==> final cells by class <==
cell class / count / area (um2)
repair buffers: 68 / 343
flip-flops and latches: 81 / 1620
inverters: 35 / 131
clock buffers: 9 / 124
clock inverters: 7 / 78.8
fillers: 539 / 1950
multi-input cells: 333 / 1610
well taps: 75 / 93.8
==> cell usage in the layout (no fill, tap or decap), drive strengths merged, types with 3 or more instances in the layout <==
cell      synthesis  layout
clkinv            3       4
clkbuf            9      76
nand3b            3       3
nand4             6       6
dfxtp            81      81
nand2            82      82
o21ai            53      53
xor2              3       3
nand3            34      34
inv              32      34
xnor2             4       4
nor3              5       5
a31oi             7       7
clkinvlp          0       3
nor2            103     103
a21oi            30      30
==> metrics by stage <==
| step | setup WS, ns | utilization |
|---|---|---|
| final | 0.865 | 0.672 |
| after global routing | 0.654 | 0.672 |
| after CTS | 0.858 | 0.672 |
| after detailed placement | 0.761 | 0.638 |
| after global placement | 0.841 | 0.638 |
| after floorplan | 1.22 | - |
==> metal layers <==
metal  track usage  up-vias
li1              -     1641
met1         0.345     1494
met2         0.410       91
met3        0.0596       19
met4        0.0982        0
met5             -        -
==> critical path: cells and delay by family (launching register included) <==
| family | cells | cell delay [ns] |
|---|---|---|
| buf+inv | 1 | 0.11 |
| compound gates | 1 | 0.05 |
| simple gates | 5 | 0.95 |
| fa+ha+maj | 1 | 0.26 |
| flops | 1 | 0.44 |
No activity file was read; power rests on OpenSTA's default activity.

● WORK INSTRUCTIONS
Scan the lines above for the word "class" and copy every one where it occurs.

● EXERCISE ANSWER
==> final cells by class <==
cell class / count / area (um2)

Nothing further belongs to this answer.